Activity> Only part of the listing is needed, namely the lines from its start through the line with "yh3 <= ya[2] + imga[6];", and they should be retyped exactly.

---*---

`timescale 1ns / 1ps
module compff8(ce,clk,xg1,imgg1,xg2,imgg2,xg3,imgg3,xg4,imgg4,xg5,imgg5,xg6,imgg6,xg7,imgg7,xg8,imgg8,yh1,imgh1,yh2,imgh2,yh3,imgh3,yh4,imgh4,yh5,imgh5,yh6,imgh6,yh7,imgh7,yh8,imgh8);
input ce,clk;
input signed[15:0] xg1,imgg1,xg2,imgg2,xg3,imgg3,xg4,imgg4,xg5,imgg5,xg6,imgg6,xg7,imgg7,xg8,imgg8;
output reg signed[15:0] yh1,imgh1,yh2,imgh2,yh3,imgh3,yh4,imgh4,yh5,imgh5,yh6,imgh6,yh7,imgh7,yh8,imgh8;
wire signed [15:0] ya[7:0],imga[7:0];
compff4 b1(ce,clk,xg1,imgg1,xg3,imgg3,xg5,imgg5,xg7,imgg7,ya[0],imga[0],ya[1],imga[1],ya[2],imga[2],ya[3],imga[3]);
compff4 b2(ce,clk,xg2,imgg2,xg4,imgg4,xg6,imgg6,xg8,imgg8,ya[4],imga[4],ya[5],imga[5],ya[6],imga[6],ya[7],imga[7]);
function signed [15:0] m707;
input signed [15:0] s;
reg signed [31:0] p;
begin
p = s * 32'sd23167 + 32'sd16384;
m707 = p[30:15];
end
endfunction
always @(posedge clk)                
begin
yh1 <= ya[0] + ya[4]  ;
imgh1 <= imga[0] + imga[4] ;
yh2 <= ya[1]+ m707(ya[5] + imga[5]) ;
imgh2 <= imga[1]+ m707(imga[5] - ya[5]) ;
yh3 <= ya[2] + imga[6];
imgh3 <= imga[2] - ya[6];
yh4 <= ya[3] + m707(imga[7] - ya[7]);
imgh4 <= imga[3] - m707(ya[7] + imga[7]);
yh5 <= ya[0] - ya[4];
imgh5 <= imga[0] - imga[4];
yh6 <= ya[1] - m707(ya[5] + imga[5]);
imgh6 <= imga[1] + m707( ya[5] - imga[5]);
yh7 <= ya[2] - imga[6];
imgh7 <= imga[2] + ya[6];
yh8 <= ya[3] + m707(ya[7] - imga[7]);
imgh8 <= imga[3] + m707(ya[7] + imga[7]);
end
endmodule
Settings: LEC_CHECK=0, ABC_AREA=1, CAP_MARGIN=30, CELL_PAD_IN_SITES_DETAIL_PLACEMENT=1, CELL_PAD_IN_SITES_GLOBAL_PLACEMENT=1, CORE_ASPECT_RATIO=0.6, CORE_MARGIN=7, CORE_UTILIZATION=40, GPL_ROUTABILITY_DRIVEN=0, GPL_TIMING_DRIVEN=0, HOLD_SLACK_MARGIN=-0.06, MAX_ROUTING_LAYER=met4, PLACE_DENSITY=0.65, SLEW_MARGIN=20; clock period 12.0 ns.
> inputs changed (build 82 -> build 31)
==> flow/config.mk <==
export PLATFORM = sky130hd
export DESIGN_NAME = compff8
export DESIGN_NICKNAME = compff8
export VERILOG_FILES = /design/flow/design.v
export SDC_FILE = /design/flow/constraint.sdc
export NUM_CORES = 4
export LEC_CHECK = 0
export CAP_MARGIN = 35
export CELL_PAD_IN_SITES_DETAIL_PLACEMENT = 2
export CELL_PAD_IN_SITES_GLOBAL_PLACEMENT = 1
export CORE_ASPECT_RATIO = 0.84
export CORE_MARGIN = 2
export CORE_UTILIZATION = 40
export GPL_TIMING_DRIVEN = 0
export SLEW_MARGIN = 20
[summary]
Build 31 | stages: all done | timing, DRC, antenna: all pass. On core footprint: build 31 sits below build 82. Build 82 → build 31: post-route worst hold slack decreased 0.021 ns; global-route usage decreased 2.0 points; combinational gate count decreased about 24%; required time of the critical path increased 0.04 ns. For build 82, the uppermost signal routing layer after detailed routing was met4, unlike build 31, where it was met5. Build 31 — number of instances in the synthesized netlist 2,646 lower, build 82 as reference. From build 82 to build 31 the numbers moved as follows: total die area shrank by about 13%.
$ cat flow/design.v
module conv_neuron
  #
  (
   parameter FEATURE_WIDTH    = 8,
   parameter WEIGHT_WIDTH     = 8,
   parameter WEIGHT_MEM_ORDER = 5,
   parameter OUTPUT_WIDTH     = 8,
   parameter OUTPUT_SHIFT     = 0,
   parameter BIAS_SHIFT       = 0,
   parameter ReLU             = "TRUE"
   )   
  (
   input logic                     clk,
   input logic [FEATURE_WIDTH-1:0] feature_stream,
   input logic                     feature_first,
   input logic                     feature_last,
   input logic [WEIGHT_WIDTH-1:0]  weight_stream,
   input logic                     weight_first,
   input logic                     weight_last,
   output logic [OUTPUT_WIDTH-1:0] output_stream,
   output logic                    output_valid
   );
   localparam WEIGHT_MEM_SIZE = 2**WEIGHT_MEM_ORDER;
   localparam ACC_SIZE        = FEATURE_WIDTH + WEIGHT_WIDTH + WEIGHT_MEM_ORDER;
   localparam P_SIZE          = FEATURE_WIDTH + WEIGHT_WIDTH + 1;
   logic [WEIGHT_MEM_SIZE-1:0][WEIGHT_WIDTH-1:0] wmem;
   logic [WEIGHT_MEM_ORDER-1:0] 		 wmem_waddr;
   logic [WEIGHT_MEM_ORDER-1:0] 		 wmem_raddr;
   logic [WEIGHT_WIDTH-1:0] 			 bias;
   logic 					 wmem_writing;
   logic signed [P_SIZE-1:0] 			 p;
   logic [3:0][FEATURE_WIDTH-1:0] 		 feature_stream_reg;
   logic [2:0][WEIGHT_WIDTH-1:0] 		 weight_reg;
   logic signed [ACC_SIZE-1:0] 			 acc;
   logic [4:0] 					 feature_first_reg;
   logic [6:0] 					 feature_last_reg;
   logic signed [ACC_SIZE-1:0] 			 acc_slv;
   always @(posedge clk) begin
      if (weight_first) begin
         wmem_writing <= '1;
         wmem_waddr   <= '0;
         bias         <= weight_stream;
      end else if (wmem_writing) begin
         if (weight_last) wmem_writing <= '0;
         wmem[wmem_waddr] <= weight_stream;
         wmem_waddr       <= wmem_waddr + 1'b1;
      end
      for (int i = 0; i < 3; i++) begin
	 if (i == 0) weight_reg[i] <= wmem[wmem_raddr];
	 else        weight_reg[i] <= weight_reg[i-1];
      end
      if (feature_first) 
        wmem_raddr <= '0;
      else
        wmem_raddr <= wmem_raddr + 1'b1;  
      for (int i = 0; i < 4; i++) begin
	 if (i == 0) feature_stream_reg[i] <= feature_stream;
	 else        feature_stream_reg[i] <= feature_stream_reg[i-1];
      end
      for (int i = 0; i < 5; i++) begin
	 if (i == 0) feature_first_reg[i] <= feature_first;
	 else        feature_first_reg[i] <= feature_first_reg[i-1];
      end
      for (int i = 0; i < 7; i++) begin
	 if (i == 0) feature_last_reg[i] <= feature_last;
	 else        feature_last_reg[i] <= feature_last_reg[i-1];
      end
      p <= $signed(weight_reg[2]) * $signed({1'b0, feature_stream_reg[3]});  
      if (feature_first_reg[4])      
        acc <= ($signed(bias) << BIAS_SHIFT) + $signed(p);
      else        
        acc <= acc + p;
      acc_slv <= acc;
      if (feature_last_reg[6]) begin
         if (ReLU == "TRUE") begin
            if (acc_slv[ACC_SIZE-1]) begin
               output_stream <= '0;
            end else begin
               if (ACC_SIZE == OUTPUT_WIDTH+OUTPUT_SHIFT) begin
		  output_stream <= acc_slv[ACC_SIZE-1:OUTPUT_SHIFT];
               end else begin
		  if (|acc_slv[ACC_SIZE-1:OUTPUT_WIDTH+OUTPUT_SHIFT-1]) begin
                     output_stream[OUTPUT_WIDTH-1] <= '0;
                     output_stream[OUTPUT_WIDTH-2:0] <= '1;
                  end else begin
                     output_stream <= acc_slv[OUTPUT_WIDTH+OUTPUT_SHIFT-1:OUTPUT_SHIFT];
		  end
               end
            end 
	 end else begin
            output_stream <= acc_slv[OUTPUT_WIDTH+OUTPUT_SHIFT-1:OUTPUT_SHIFT];
	 end  
         output_valid <= '1;
      end else begin
         output_valid <= '0;
      end  
   end  
endmodule  
module conv_neuron_layer_ffanout
  #
  (
   parameter LAYER_SIZE       = 10,
   parameter LAYER_SIZE_ORDER = 4,
   parameter FEATURE_WIDTH    = 8,
   parameter WEIGHT_WIDTH     = 8,
   parameter WEIGHT_MEM_ORDER = 5,
   parameter OUTPUT_WIDTH     = 8,
   parameter OUTPUT_SHIFT     = 0,
   parameter BIAS_SHIFT       = 0,
   parameter ReLU             = "TRUE"
   )
  (
   input logic                         clk,
   input logic [FEATURE_WIDTH-1:0]     feature_stream,
   input logic                         feature_first,
   input logic                         feature_last,
   input logic [WEIGHT_WIDTH-1:0]      weight_stream,
   input logic [LAYER_SIZE_ORDER-1:0]  weight_id,
   input logic                         weight_first,
   input logic                         weight_last,
   output logic [OUTPUT_WIDTH-1:0]     output_stream,
   output logic [LAYER_SIZE_ORDER-1:0] output_id,
   output logic                        output_valid
   );
  logic [0:LAYER_SIZE][FEATURE_WIDTH-1:0]    feature_fanout_sr;
  logic [0:LAYER_SIZE][WEIGHT_WIDTH-1:0]     weight_fanout_sr;
  logic [0:LAYER_SIZE][LAYER_SIZE_ORDER-1:0] weight_id_fanout_sr;
  logic [0:LAYER_SIZE][LAYER_SIZE_ORDER-1:0] output_id_fanin_sr;
  logic [0:LAYER_SIZE][OUTPUT_WIDTH-1:0]     output_fanin_sr;
  logic [0:LAYER_SIZE][OUTPUT_WIDTH-1:0]     output_sig;
  logic [LAYER_SIZE:0]                       feature_first_sr;
  logic [LAYER_SIZE:0]                       feature_last_sr;
  logic [LAYER_SIZE:0]                       weight_first_sr;
  logic [LAYER_SIZE:0]                       weight_last_sr;
  logic [LAYER_SIZE:0]                       output_valid_sr;
  logic [LAYER_SIZE:0]                       weight_first_valid;
  logic [LAYER_SIZE:0]                       weight_last_valid;
  logic [LAYER_SIZE:0]                       output_valid_sig;
  always_ff @(posedge clk) begin
    feature_fanout_sr[0]   <= feature_stream;
    feature_first_sr[0]    <= feature_first;
    feature_last_sr[0]     <= feature_last;
    weight_fanout_sr[0]    <= weight_stream;
    weight_id_fanout_sr[0] <= weight_id;
    weight_first_sr[0]     <= weight_first;
    weight_last_sr[0]      <= weight_last;
    output_valid_sr[LAYER_SIZE]    <= '0;
    output_fanin_sr[LAYER_SIZE]    <= '0;
    output_id_fanin_sr[LAYER_SIZE] <= '0;
    for (int i=1; i <= LAYER_SIZE; i++) begin
      feature_fanout_sr[i]   <= feature_fanout_sr[0];
      feature_first_sr[i]    <= feature_first_sr[0];
      feature_last_sr[i]     <= feature_last_sr[0];
      weight_fanout_sr[i]    <= weight_fanout_sr[i-1];
      weight_first_sr[i]     <= weight_first_sr[i-1];
      weight_last_sr[i]      <= weight_last_sr[i-1];
      weight_id_fanout_sr[i] <= weight_id_fanout_sr[i-1];
      if (weight_id_fanout_sr[i-1] == i) begin
        weight_first_valid[i] <= weight_first_sr[i-1];
        weight_last_valid[i]  <= weight_last_sr[i-1];
      end else begin
        weight_first_valid[i] <= '0;
        weight_last_valid[i]  <= '0;
      end
      if (output_valid_sig[i]) begin
        output_valid_sr[i-1]    <= '1;
        output_fanin_sr[i-1]    <= output_sig[i];
        output_id_fanin_sr[i-1] <= i;
      end else begin
        output_valid_sr[i-1]    <= output_valid_sr[i];
        output_fanin_sr[i-1]    <= output_fanin_sr[i];
        output_id_fanin_sr[i-1] <= output_id_fanin_sr[i];
      end
    end  
  end  
  assign output_valid  = output_valid_sr[0];
  assign output_id     = output_id_fanin_sr[0];
  assign output_stream = output_fanin_sr[0];
  generate
    for (genvar i_g = 1; i_g <= LAYER_SIZE; i_g++) begin : g_NEURONS
      conv_neuron
        #
        (
         .FEATURE_WIDTH    (FEATURE_WIDTH),
         .WEIGHT_WIDTH     (WEIGHT_WIDTH),
         .WEIGHT_MEM_ORDER (WEIGHT_MEM_ORDER),
         .OUTPUT_WIDTH     (OUTPUT_WIDTH),
         .OUTPUT_SHIFT     (OUTPUT_SHIFT),
         .BIAS_SHIFT       (BIAS_SHIFT),
         .ReLU             (ReLU)
         )
      u_conv_neuron
        (
         .clk              (clk),
         .feature_stream   (feature_fanout_sr[i_g]),
         .feature_first    (feature_first_sr[i_g]),
         .feature_last     (feature_last_sr[i_g]),
         .weight_stream    (weight_fanout_sr[i_g]),
         .weight_first     (weight_first_valid[i_g]),
         .weight_last      (weight_last_valid[i_g]),
         .output_stream    (output_sig[i_g]),
         .output_valid     (output_valid_sig[i_g])
         );
    end  
  endgenerate
endmodule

---*---

Output for this task>
`timescale 1ns / 1ps
module compff8(ce,clk,xg1,imgg1,xg2,imgg2,xg3,imgg3,xg4,imgg4,xg5,imgg5,xg6,imgg6,xg7,imgg7,xg8,imgg8,yh1,imgh1,yh2,imgh2,yh3,imgh3,yh4,imgh4,yh5,imgh5,yh6,imgh6,yh7,imgh7,yh8,imgh8);
input ce,clk;
input signed[15:0] xg1,imgg1,xg2,imgg2,xg3,imgg3,xg4,imgg4,xg5,imgg5,xg6,imgg6,xg7,imgg7,xg8,imgg8;
output reg signed[15:0] yh1,imgh1,yh2,imgh2,yh3,imgh3,yh4,imgh4,yh5,imgh5,yh6,imgh6,yh7,imgh7,yh8,imgh8;
wire signed [15:0] ya[7:0],imga[7:0];
compff4 b1(ce,clk,xg1,imgg1,xg3,imgg3,xg5,imgg5,xg7,imgg7,ya[0],imga[0],ya[1],imga[1],ya[2],imga[2],ya[3],imga[3]);
compff4 b2(ce,clk,xg2,imgg2,xg4,imgg4,xg6,imgg6,xg8,imgg8,ya[4],imga[4],ya[5],imga[5],ya[6],imga[6],ya[7],imga[7]);
function signed [15:0] m707;
input signed [15:0] s;
reg signed [31:0] p;
begin
p = s * 32'sd23167 + 32'sd16384;
m707 = p[30:15];
end
endfunction
always @(posedge clk)                
begin
yh1 <= ya[0] + ya[4]  ;
imgh1 <= imga[0] + imga[4] ;
yh2 <= ya[1]+ m707(ya[5] + imga[5]) ;
imgh2 <= imga[1]+ m707(imga[5] - ya[5]) ;
yh3 <= ya[2] + imga[6];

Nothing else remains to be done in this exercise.